Nuclear Weapons 794 - The World Faces Growing Threats Of Nuclear Disaster - Part 2 of 2 Parts

Nuclear Weapons 794 - The World Faces Growing Threats Of Nuclear Disaster - Part 2 of 2 Parts

Part 2 of 2 Parts (Please read Part 1 first)
      There twelve thousand seven hundred nuclear warheads in the world today. Nine thousand forty-four of these are in military stockpiles ready for possible use. Russia and the U.S. possess over ninety percent of the nuclear warheads in the world. China with three hundred and fifty warheads, India with one hundred and sixty warheads, and Pakistan with one hundred and twenty warheads have announced that they are expanding their stockpiles. The U.K has one hundred and eighty warheads, France has two hundred and ninety warheads and it is estimated that Israel has as many as four hundred warheads.

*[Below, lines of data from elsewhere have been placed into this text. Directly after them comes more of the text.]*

$ cat src/rtl/dvi_timing_ctrl.sv
// Video timing sequencer feeding three dvi_encoder channels (ch0=B, ch1=G, ch2=R).
// The H/V axis state is the T0 stage; pixels are registered one cycle later (T1) and the
// DE/HSYNC/VSYNC controls trail by 1+DATA_LEAD cycles so D leads them into the encoders.
// Build option DVI_TIMING_CTRL_TESTPAT_EN adds input testpat_sel selecting internal colour bars.
module dvi_timing_ctrl
    import dvi_timing_pkg::*;
#(
    parameter int unsigned H_ACTIVE  = 640,
    parameter int unsigned H_FP      = 16,
    parameter int unsigned H_SYNC    = 96,
    parameter int unsigned H_BP      = 48,
    parameter int unsigned V_ACTIVE  = 480,
    parameter int unsigned V_FP      = 10,
    parameter int unsigned V_SYNC    = 2,
    parameter int unsigned V_BP      = 33,
    parameter bit          HS_POL    = 1'b0,
    parameter bit          VS_POL    = 1'b0,
    parameter int unsigned DATA_LEAD = 2
) (
    input  logic        clk,
    input  logic        reset,
    input  logic        enable,
    input  logic [23:0] pix_data,
    input  logic        pix_valid,
    input  logic        underflow_clr,
`ifdef DVI_TIMING_CTRL_TESTPAT_EN
    input  logic        testpat_sel,
`endif
    output logic        pix_ready,
    output logic [7:0]  enc_d0,
    output logic [7:0]  enc_d1,
    output logic [7:0]  enc_d2,
    output logic        enc_c0,
    output logic        enc_c1,
    output logic        enc_de,
    output logic        frame_start,
    output logic        underflow
);

    localparam int unsigned HCW = cnt_width(H_ACTIVE, H_FP, H_SYNC, H_BP);
    localparam int unsigned VCW = cnt_width(V_ACTIVE, V_FP, V_SYNC, V_BP);
    localparam int unsigned DL  = DATA_LEAD + 1;

    phase_e           h_phase, v_phase;
    logic [HCW-1:0]   h_count;
    logic [VCW-1:0]   v_count;
    logic             h_last, v_last;
    logic             hold;

    logic             run, de_t0, tp_on;
    logic             de_in, hs_in, vs_in;
    logic [23:0]      pix_d, pix_q;
    logic             uf_d, uf_q;
    logic [DL-1:0]    de_sr_d, de_sr_q;
    logic [DL-1:0]    hs_sr_d, hs_sr_q;
    logic [DL-1:0]    vs_sr_d, vs_sr_q;
    logic             unused_v_last;

    assign hold          = ~enable;
    assign unused_v_last = v_last;

    dvi_timing_axis #(
        .LEN_ACT  (H_ACTIVE),
        .LEN_FP   (H_FP),
        .LEN_SYNC (H_SYNC),
        .LEN_BP   (H_BP),
        .CW       (HCW)
    ) u_h_axis (
        .clk     (clk),
        .reset   (reset),
        .hold    (hold),
        .advance (1'b1),
        .phase   (h_phase),
        .count   (h_count),
        .last    (h_last)
    );

    dvi_timing_axis #(
        .LEN_ACT  (V_ACTIVE),
        .LEN_FP   (V_FP),
        .LEN_SYNC (V_SYNC),
        .LEN_BP   (V_BP),
        .CW       (VCW)
    ) u_v_axis (
        .clk     (clk),
        .reset   (reset),
        .hold    (hold),
        .advance (h_last),
        .phase   (v_phase),
        .count   (v_count),
        .last    (v_last)
    );

`ifdef DVI_TIMING_CTRL_TESTPAT_EN
    localparam int unsigned BAR_W = (H_ACTIVE >= NUM_BARS) ? H_ACTIVE / NUM_BARS : 1;
    logic [2:0] bar_idx;

    // Bar index from the horizontal position; the last bar absorbs any remainder.
    always_comb begin
        bar_idx = 3'd7;
        if ((32'(h_count) / BAR_W) < 32'd7) bar_idx = 3'(32'(h_count) / BAR_W);
    end
    assign tp_on = testpat_sel;
`else
    assign tp_on = 1'b0;
`endif

    // T0 decode: timing values entering the control delay lines and the pixel handshake.
    always_comb begin
        // Reset is gated in so nothing is requested or flagged while it is held.
        run         = enable & ~reset;
        de_t0       = (h_phase == PH_ACT) && (v_phase == PH_ACT);
        de_in       = de_t0 & run;
        hs_in       = (run && h_phase == PH_SYNC) ? HS_POL : ~HS_POL;
        vs_in       = (run && v_phase == PH_SYNC) ? VS_POL : ~VS_POL;
        pix_ready   = de_t0 & run & ~tp_on;
        frame_start = de_in & (h_count == '0) & (v_count == '0);
    end

    // Pixel stage and sticky underflow; a starved pixel is sent as black.
    always_comb begin
        pix_d = '0;
        if (pix_ready && pix_valid) begin
            pix_d = pix_data;
        end
`ifdef DVI_TIMING_CTRL_TESTPAT_EN
        else if (tp_on && de_in) begin
            pix_d = bar_rgb(bar_idx);
        end
`endif
        uf_d = uf_q;
        if (pix_ready && !pix_valid) begin
            uf_d = 1'b1;
        end else if (underflow_clr) begin
            uf_d = 1'b0;
        end
    end

    // Control delay lines: stage 0 takes T0, output is the oldest stage.
    always_comb begin
        de_sr_d    = de_sr_q;
        hs_sr_d    = hs_sr_q;
        vs_sr_d    = vs_sr_q;
        de_sr_d[0] = de_in;
        hs_sr_d[0] = hs_in;
        vs_sr_d[0] = vs_in;
        for (int i = 1; i < DL; i++) begin
            de_sr_d[i] = de_sr_q[i-1];
            hs_sr_d[i] = hs_sr_q[i-1];
            vs_sr_d[i] = vs_sr_q[i-1];
        end
    end

    // Output registers; reset flushes the delay lines to the blank state.
    always_ff @(posedge clk) begin
        if (reset) begin
            pix_q   <= '0;
            uf_q    <= 1'b0;
            de_sr_q <= '0;
            hs_sr_q <= {DL{~HS_POL}};
            vs_sr_q <= {DL{~VS_POL}};
        end else begin
            pix_q   <= pix_d;
            uf_q    <= uf_d;
            de_sr_q <= de_sr_d;
            hs_sr_q <= hs_sr_d;
            vs_sr_q <= vs_sr_d;
        end
    end

    assign enc_d0    = pix_q[7:0];
    assign enc_d1    = pix_q[15:8];
    assign enc_d2    = pix_q[23:16];
    assign enc_de    = de_sr_q[DL-1];
    assign enc_c0    = hs_sr_q[DL-1];
    assign enc_c1    = vs_sr_q[DL-1];
    assign underflow = uf_q;

endmodule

     The five permanent U.N. Security Council members are China, France, Russian Federation, United Kingdom and the United States. Despite agreeing in 2021 that “nuclear war cannot be won and must never be fought,” all five are increasing and/or modernizing their nuclear weapons arsenals. Nuclear weapons have become much smaller, more accurate, and far more powerful than the ones that the U.S. used seventy seven years ago on Hiroshima and Nagasaki to force Japan to surrender in World War II. Although they were much less powerful than today’s nuclear warheads, the ones that the U.S. dropped on Japan killed over two hundred thousand Japanese civilians, most of whom were women and children.
      The nuclear weapons of today can destroy a major city within minutes. It really does not matter who attacks whom. A full scales nuclear war will probably cool the whole world by at least thirteen degrees Fahrenheit and bring about a new ice age. Within the first hour of a nuclear war, over one hundred million people will be killed. As the geopolitical tensions rise, the world cannot continue to ignore or downplay the threat of a major nuclear war.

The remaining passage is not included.